◆ Your instructions: Say nothing but the number of lines below in which the string "export" appears.

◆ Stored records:
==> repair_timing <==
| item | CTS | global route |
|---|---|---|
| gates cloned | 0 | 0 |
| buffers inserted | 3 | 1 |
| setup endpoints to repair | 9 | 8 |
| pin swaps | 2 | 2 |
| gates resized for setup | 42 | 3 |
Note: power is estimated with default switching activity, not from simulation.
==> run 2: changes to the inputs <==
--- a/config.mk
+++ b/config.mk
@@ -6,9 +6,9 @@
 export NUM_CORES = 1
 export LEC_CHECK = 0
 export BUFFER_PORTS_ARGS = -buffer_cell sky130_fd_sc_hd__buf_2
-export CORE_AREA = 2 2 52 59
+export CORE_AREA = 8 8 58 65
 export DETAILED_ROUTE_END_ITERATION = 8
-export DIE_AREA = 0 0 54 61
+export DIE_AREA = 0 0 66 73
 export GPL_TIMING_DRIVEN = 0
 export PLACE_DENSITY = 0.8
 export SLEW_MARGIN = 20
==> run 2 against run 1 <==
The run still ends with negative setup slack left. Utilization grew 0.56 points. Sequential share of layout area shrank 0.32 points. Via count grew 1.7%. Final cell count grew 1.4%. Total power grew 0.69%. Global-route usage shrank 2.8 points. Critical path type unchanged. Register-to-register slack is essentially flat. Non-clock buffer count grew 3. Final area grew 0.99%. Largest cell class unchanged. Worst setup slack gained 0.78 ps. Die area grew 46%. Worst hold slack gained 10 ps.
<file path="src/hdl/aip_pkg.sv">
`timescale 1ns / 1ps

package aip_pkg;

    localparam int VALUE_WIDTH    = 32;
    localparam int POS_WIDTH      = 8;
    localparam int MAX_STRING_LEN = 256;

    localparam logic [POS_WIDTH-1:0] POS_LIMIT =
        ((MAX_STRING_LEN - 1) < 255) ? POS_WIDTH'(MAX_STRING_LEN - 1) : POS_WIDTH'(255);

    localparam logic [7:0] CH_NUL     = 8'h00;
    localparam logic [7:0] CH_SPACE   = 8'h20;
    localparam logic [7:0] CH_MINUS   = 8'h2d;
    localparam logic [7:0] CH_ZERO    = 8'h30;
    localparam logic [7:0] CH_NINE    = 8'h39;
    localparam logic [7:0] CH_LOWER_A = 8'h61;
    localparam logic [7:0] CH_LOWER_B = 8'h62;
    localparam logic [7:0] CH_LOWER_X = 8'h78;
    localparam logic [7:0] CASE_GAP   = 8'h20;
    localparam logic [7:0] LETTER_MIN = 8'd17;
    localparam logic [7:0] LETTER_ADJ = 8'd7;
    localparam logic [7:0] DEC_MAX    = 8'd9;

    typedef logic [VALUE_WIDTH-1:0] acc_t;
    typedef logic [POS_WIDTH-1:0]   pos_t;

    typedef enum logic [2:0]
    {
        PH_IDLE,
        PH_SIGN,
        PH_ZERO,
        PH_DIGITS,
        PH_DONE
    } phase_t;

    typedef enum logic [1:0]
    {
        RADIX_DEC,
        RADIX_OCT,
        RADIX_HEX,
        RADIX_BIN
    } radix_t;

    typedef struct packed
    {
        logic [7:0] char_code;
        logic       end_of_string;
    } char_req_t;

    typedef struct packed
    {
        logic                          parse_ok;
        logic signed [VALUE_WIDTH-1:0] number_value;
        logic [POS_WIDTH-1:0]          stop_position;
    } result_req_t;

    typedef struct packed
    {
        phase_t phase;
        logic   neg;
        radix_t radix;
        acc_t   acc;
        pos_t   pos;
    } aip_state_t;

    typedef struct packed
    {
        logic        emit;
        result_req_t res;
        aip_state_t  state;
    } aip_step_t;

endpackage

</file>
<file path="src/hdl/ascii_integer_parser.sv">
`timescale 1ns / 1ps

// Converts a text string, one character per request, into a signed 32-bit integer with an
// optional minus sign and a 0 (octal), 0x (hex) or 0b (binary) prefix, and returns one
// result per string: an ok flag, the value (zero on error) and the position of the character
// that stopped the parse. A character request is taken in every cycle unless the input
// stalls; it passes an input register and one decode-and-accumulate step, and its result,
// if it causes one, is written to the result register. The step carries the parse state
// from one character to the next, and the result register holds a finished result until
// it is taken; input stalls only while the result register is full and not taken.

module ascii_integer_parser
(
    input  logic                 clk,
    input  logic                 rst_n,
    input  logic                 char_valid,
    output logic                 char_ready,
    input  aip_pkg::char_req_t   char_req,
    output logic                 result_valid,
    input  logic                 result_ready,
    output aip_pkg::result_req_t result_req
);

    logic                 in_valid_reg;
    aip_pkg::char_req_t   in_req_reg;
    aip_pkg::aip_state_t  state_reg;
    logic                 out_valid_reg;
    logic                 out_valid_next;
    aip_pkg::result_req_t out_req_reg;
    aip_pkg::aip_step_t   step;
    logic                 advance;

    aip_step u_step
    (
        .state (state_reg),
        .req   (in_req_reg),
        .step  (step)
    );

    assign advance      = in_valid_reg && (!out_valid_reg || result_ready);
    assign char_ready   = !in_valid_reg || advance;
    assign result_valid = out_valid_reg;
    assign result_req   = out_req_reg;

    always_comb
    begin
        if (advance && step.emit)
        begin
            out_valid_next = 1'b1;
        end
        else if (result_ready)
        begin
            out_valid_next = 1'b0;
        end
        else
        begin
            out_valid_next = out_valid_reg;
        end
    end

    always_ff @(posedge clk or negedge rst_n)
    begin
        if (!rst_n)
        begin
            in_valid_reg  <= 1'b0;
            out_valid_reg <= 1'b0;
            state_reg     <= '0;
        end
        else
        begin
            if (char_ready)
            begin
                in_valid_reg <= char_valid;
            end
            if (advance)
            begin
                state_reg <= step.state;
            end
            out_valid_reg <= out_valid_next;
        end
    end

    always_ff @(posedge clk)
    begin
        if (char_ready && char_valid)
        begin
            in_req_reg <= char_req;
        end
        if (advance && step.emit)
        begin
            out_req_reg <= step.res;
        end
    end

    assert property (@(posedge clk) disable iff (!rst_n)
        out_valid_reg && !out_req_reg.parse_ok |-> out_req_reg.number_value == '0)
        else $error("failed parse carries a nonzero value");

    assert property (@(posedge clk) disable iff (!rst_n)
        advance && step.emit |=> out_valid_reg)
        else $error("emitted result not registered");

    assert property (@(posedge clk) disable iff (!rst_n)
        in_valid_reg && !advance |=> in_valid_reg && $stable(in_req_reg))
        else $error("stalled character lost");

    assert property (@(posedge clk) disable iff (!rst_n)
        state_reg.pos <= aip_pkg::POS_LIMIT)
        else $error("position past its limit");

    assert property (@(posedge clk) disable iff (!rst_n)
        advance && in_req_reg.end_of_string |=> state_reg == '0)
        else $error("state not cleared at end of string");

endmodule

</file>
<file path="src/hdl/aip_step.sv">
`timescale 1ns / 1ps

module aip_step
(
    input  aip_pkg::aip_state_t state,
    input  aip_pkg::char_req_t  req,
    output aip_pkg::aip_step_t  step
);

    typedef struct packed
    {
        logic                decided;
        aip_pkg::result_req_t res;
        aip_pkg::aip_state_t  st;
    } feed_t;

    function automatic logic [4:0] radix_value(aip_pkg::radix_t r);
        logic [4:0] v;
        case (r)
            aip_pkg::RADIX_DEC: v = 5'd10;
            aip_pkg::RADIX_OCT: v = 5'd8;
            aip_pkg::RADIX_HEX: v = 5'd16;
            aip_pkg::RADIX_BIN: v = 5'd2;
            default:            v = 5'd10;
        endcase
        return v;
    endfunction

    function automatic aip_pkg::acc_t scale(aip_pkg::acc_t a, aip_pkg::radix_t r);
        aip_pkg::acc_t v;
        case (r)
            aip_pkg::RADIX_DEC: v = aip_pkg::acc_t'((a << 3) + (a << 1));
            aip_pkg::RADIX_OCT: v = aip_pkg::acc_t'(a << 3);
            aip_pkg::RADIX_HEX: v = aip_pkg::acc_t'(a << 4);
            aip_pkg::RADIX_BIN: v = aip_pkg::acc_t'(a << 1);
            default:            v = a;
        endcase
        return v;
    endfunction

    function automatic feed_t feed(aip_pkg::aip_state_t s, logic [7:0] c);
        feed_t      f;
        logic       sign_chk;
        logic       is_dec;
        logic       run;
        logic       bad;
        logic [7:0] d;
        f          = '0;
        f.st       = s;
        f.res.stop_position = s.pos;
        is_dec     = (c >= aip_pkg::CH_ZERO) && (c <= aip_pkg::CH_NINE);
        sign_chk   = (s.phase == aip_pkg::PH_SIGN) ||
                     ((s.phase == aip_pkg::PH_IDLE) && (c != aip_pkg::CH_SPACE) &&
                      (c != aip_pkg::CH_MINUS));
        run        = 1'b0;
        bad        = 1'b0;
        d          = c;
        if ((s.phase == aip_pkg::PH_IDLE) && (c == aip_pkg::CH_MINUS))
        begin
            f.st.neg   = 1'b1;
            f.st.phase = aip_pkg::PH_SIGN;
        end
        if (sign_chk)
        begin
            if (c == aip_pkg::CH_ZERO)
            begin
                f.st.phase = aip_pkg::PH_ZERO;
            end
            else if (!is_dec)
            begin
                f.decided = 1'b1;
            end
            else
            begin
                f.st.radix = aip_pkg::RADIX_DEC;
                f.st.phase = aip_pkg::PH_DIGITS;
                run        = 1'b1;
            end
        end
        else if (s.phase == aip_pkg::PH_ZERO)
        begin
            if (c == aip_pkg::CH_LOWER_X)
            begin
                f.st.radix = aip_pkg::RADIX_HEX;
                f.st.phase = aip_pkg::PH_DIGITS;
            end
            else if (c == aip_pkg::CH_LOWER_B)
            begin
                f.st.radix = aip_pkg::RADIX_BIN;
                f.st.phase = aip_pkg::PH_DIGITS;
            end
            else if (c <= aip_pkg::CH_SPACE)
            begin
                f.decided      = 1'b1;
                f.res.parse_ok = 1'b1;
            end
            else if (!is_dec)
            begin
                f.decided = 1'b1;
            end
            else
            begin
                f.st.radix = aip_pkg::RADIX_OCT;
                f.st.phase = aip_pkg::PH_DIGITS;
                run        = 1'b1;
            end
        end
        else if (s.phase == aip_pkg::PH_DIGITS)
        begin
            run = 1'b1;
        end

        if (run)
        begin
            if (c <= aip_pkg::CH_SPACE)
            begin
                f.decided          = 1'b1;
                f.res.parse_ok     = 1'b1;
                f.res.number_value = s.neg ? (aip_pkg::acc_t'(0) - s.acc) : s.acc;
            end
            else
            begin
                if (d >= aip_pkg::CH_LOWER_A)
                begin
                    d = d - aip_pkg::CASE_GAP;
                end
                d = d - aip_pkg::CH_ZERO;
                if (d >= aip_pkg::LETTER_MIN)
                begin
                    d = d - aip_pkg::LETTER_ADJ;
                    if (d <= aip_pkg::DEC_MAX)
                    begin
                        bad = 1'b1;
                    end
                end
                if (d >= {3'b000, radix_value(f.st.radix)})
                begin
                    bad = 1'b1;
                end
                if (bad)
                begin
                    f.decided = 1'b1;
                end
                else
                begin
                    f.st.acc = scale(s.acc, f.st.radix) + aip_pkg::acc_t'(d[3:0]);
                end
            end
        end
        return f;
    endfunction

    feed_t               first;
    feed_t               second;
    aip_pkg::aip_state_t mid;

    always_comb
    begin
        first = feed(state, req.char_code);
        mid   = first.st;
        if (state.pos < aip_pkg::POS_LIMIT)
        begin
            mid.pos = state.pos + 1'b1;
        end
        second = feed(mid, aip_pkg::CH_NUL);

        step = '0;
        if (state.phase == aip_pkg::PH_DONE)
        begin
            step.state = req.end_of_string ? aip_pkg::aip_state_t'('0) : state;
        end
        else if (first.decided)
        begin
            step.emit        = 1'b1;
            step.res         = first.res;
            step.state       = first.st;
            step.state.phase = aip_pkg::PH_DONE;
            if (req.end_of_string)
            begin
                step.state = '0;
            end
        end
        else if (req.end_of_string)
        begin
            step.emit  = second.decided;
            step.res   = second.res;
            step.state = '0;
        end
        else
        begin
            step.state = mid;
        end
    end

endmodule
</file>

◆ Exercise result: 11